New Zealanders. We’re a humble lot. Even the narcissism of the selfie generation hasn’t ruffled our ‘yeah, nah’, ‘she’ll be right’ philosophy. But is this mentality hurting our ability to compete in the offshore tech business world?
I was reminded of this when I recently visited Willowbank, a popular animal park in Christchurch. Watching animals (and humans’ reactions to them) is fascinating. If you look closely enough, you may even learn a lesson or two about how to sell technology products better...
In the kiwi enclosure, you’re told to be very quiet, wait for your eyes to adjust to the darkness and maybe if you’re lucky, you’ll spot a kiwi bird or two. Many visitors squint into the native bush enclosure, quickly grow bored and go find a lamb to feed instead.
In the farm yard area it is much more chaotic. Goats knock their horns against the fence; kune kune pigs snuffle and gape their mouths at tourists with animal pellets; and children shriek as the ‘pretty ponies’ try to eat their hair.
The star of the show is the peacock. He struts through the farm yard, feathers proudly displayed for all to gaze upon his beauty. He is loud. He is sexy, and he knows it. He ensures no one misses out on the hypnotising display of vivid blue and green hues.
So what can New Zealand tech marketing and salespeople learn from my bird observations?
In my experience of helping Kiwi tech companies generate leads sell their innovations to the world, I have realised they’re often reluctant to ‘flaunt’ their value. They are true to the bird they’re named after – shy kiwis, happy to fly under-the-radar and let people come and find them (but only if they want to), rather than announce their presence to the masses.
Although I condemn the ‘Me! Me! Me!’ and ‘Buy this! Buy this! Buy this!’ social media posts, there is no reason to be shy about promoting your genuinely helpful thought leadership content. White papers, blog posts, infographics, videos etc that help people with decision making need to be shared with the world, not idly sitting on your website waiting for someone to stumble upon it.
It's a common concern: Am I over-communicating? Are people sick of seeing my updates? Am I going to ruffle some feathers by posting too much? Getting social media posting frequency right is an important achievement for any business.

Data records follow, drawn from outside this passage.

What follows belongs to an exercise in optimizing a design on an open flow for small area, a short achievable clock period and few clock cycles per item; a production flow would make more cautious choices.
Only simulation tests tie the RTL to the original design; equivalence was not proved.
Power is estimated from default activity; no workload was simulated.

==> flow/design.v <==
module bindery_cut #(
    parameter W = 8
) (
    input  wire         clk,
    input  wire         rst,
    input  wire [W-1:0] d,
    output reg  [W-1:0] q
);
    always @(posedge clk) begin
        q[W-2:0] <= d[W-2:0];
        if (rst) q[W-1] <= 1'b0;
        else     q[W-1] <= d[W-1];
    end
endmodule
module bindery_sadd #(
    parameter W = 12
) (
    input  wire [W-1:0] x,
    input  wire [W-1:0] y,
    input  wire         ci,
    output wire [W-1:0] s,
    output wire         co
);
    wire [W-1:0] p0 = x ^ y;
    reg  [W-1:0] g, p;
    integer l, i;
    always @(*) begin
        g = x & y;
        p = p0;
        g[0] = g[0] | (p[0] & ci);
        for (l = 0; (1 << l) < W; l = l + 1)
            for (i = 0; i < W; i = i + 1)
                if ((i >> l) & 1) begin
                    g[i] = g[i] | (p[i] & g[((i >> l) << l) - 1]);
                    p[i] = p[i] & p[((i >> l) << l) - 1];
                end
    end
    assign s  = p0 ^ {g[W-2:0], ci};
    assign co = g[W-1];
endmodule
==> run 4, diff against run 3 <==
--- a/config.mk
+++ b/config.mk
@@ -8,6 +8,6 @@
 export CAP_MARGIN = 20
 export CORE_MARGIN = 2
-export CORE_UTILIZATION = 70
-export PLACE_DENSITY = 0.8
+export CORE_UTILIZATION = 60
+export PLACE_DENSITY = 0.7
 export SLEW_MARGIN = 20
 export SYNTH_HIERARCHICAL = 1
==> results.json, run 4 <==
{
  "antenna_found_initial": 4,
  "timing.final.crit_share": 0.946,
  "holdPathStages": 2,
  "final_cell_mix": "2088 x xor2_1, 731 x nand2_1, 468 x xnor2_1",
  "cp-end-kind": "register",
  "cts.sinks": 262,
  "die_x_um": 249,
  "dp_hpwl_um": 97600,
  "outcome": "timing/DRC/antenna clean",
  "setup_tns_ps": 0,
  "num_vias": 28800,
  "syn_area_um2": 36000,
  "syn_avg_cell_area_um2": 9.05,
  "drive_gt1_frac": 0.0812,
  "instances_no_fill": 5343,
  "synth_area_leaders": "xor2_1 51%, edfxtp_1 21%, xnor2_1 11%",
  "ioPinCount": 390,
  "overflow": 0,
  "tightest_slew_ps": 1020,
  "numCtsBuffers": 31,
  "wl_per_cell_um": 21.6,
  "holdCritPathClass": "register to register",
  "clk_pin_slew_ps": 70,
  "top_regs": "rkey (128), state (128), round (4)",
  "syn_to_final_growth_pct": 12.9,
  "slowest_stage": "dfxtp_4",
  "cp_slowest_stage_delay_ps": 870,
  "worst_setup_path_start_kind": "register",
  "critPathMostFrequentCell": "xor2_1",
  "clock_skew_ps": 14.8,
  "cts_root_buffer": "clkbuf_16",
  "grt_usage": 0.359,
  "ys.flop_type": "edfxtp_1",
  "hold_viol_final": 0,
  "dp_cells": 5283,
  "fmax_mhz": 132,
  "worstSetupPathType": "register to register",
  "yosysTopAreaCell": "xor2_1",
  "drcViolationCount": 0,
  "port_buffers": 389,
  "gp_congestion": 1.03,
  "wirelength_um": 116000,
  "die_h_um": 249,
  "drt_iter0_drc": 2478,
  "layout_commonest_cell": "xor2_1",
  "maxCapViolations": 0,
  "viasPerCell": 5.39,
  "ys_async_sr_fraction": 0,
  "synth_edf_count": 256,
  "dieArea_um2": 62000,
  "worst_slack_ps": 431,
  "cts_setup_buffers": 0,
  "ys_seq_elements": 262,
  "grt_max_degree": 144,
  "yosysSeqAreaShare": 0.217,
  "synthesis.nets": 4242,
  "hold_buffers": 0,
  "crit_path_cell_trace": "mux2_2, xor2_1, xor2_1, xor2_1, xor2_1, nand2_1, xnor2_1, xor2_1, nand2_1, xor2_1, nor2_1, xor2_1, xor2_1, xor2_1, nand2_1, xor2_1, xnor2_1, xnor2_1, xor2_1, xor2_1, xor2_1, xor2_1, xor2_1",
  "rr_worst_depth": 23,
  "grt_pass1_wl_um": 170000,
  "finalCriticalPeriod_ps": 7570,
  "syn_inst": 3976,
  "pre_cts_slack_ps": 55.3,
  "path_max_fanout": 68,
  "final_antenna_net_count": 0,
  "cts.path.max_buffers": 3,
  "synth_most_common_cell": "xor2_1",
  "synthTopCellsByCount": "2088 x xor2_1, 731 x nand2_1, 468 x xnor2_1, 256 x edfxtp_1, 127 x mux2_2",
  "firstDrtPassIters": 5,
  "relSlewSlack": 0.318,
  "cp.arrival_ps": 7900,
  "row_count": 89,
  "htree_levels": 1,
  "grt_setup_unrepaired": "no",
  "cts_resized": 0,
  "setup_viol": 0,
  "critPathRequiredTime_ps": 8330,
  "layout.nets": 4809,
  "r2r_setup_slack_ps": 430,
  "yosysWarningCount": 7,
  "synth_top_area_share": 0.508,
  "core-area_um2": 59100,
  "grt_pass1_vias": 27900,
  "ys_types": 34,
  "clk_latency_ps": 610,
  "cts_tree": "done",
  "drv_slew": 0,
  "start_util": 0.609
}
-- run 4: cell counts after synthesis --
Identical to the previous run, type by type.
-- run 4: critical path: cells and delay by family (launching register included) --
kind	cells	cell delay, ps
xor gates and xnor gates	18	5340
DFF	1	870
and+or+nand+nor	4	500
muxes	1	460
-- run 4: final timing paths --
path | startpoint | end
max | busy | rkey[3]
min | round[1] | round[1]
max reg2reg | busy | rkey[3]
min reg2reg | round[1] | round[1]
Context: an optimization exercise on an open-source flow, tuned for small area, a short achievable clock period and few clock cycles per item. The choices shown serve that exercise and are no tape-out recipe.
The RTL was checked by simulation tests, not by an equivalence proof against the original design.
Power is estimated from default activity; no workload was simulated.

==> flow/design.v <==
module z20_align_add (
    input  wire        clk,
    input  wire        rst,           
    input  wire        in_valid,
    input  wire        in_sub,        
    input  wire [47:0] in_x,          
    input  wire [15:0] in_ex,         
    input  wire [5:0]  in_wx,         
    input  wire [47:0] in_y,
    input  wire [15:0] in_ey,
    input  wire [5:0]  in_wy,
    output reg         out_valid,
    output reg  [47:0] out_z,         
    output reg  [15:0] out_ez,        
    output reg         out_sat        
);
    function [4:0] guard_of(input [5:0] w);
        guard_of = (w >= 6'd47) ? 5'd0 : (w <= 6'd31) ? 5'd16 : (5'd15 - w[4:0]);
    endfunction
    wire [4:0]  gx = guard_of(in_wx);
    wire [4:0]  gy = guard_of(in_wy);
    wire        swap1, dbig1;
    wire [8:0]  dxy9 = in_ex[8:0] - in_ey[8:0];
    wire        dneg = dxy9[8];
    z20_exp_cmp u_cmp (.ex(in_ex), .ey(in_ey), .lt(swap1), .big(dbig1));
    reg         r1_valid;
    reg  [47:0] r1_x, r1_y;
    reg         r1_sub;
    reg         r1_clamp;         
    reg  [15:0] r1_ex, r1_ey;
    reg  [4:0]  r1_g;             
    reg         r1_swap;          
    reg  [7:0]  r1_d;             
    reg         r1_dbig;          
    always @(posedge clk) begin
        if (rst) r1_valid <= 1'b0;
        else     r1_valid <= in_valid;
        r1_x    <= in_x;
        r1_y    <= in_y;
        r1_sub  <= in_sub;
        r1_clamp <= in_sub & in_y[47] & ~(|in_y[46:0]);
        r1_ex   <= in_ex;
        r1_ey   <= in_ey;
        r1_g    <= swap1 ? gy : gx;
        r1_swap <= swap1;
        r1_d    <= dneg ? in_ey[7:0] - in_ex[7:0] : in_ex[7:0] - in_ey[7:0];
        r1_dbig <= dbig1;
    end
    wire [47:0] yn;
    z20_neg u_neg (.y(r1_y), .sub(r1_sub), .clamp(r1_clamp), .yn(yn));
    wire        swap = r1_swap;
    wire [47:0] a    = swap ? yn : r1_x;                      
    wire [47:0] b    = swap ? r1_x : yn;
    wire [15:0] ea   = swap ? r1_ey : r1_ex;
    wire [4:0]  g    = r1_g;
    wire        dbig = r1_dbig;
    wire [7:0]  t    = r1_d - {3'd0, g};
    wire        tneg = t[7] & ~dbig;
    wire [4:0]  shl  = tneg ? {1'b0, r1_d[3:0]} : g;         
    wire [5:0]  s    = {((t[5] | t[6]) & ~t[7]) | dbig,
                        ((t[4] | t[6]) & ~t[7]) | dbig,
                        t[3:0] & {4{~t[7]}}};
    wire [48:0] a49;
    wire        abig;
    z20_lsh u_lsh (.a(a), .sh(shl), .z(a49), .big(abig));
    wire [47:0] q;
    wire        up;
    z20_rsh_rne u_rsh (.b(b), .s(s), .q(q), .up(up));
    reg         r2_valid;
    reg  [48:0] r2_a;
    reg         r2_abig;
    reg         r2_asgn;
    reg  [47:0] r2_q;
    reg         r2_up;
    reg  [15:0] r2_ea;
    reg  [4:0]  r2_shl;
    reg         r2_clamp;
    always @(posedge clk) begin
        if (rst) r2_valid <= 1'b0;
        else     r2_valid <= r1_valid;
        r2_a     <= a49;
        r2_abig  <= abig;
        r2_asgn  <= a[47];
        r2_q     <= q;
        r2_up    <= up;
        r2_ea    <= ea;
        r2_shl   <= shl;
        r2_clamp <= r1_clamp;
    end
    wire [47:0] z;
    wire        ovf;
    z20_sum_sat u_sum (.a(r2_a), .big(r2_abig), .asgn(r2_asgn), .q(r2_q), .cin(r2_up),
                       .z(z), .ovf(ovf));
    always @(posedge clk) begin
        if (rst) out_valid <= 1'b0;
        else     out_valid <= r2_valid;
        out_z   <= z;
        out_ez  <= r2_ea - {11'd0, r2_shl};
        out_sat <= ovf | r2_clamp;
    end
endmodule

This timidity towards relentless social media content promotion wouldn’t be so bad if we were only competing against other Kiwis… but the majority of Kiwi tech companies are contending against the flashy peacocks of the world – Americans.
In the 2015 Market Measures study of New Zealand tech companies’ sales and marketing activity, Kiwis paled in comparison with their content promotion strategies.
The Market Measures report observed that “we are vague in the way we drive potential leads to that useful information. We tend to focus on using albeit good channels like Twitter and LinkedIn, as opposed to the typical American firm which is using a much broader mix of communication weapons.”
Use of social media platforms to distribute content (% of companies in NZ vs USA)
Source: Market Measures report 2015
Are you a kiwi amongst a barrage of peacocks? Time to get your head out of the sand (I’m confusing my bird analogies here…), and get your content beneath your prospects’ noses.
Content marketing tactics used (% of companies in NZ vs USA)
Source: Market Measures report 2015
Recommendations for getting the right content to the right people
Here are some practical steps from the Market Measures study that you implement to use content marketing:
Understand the personas (key audience types) you are targeting and their decision-making drivers (emotional, financial and functional).
Map the decision-making process for each of these personas (from awareness to acquisition).
Develop content to support potential customers through their buying process.
Start trialling a wider array of social media channels in promoting your content, and measure the effect of each.
You don’t have to forfeit your Kiwi identity to compete with the peacocks of the tech business world. Rather use your unique, genuine nature to your advantage and utilise social media to alert prospects of your helpful content.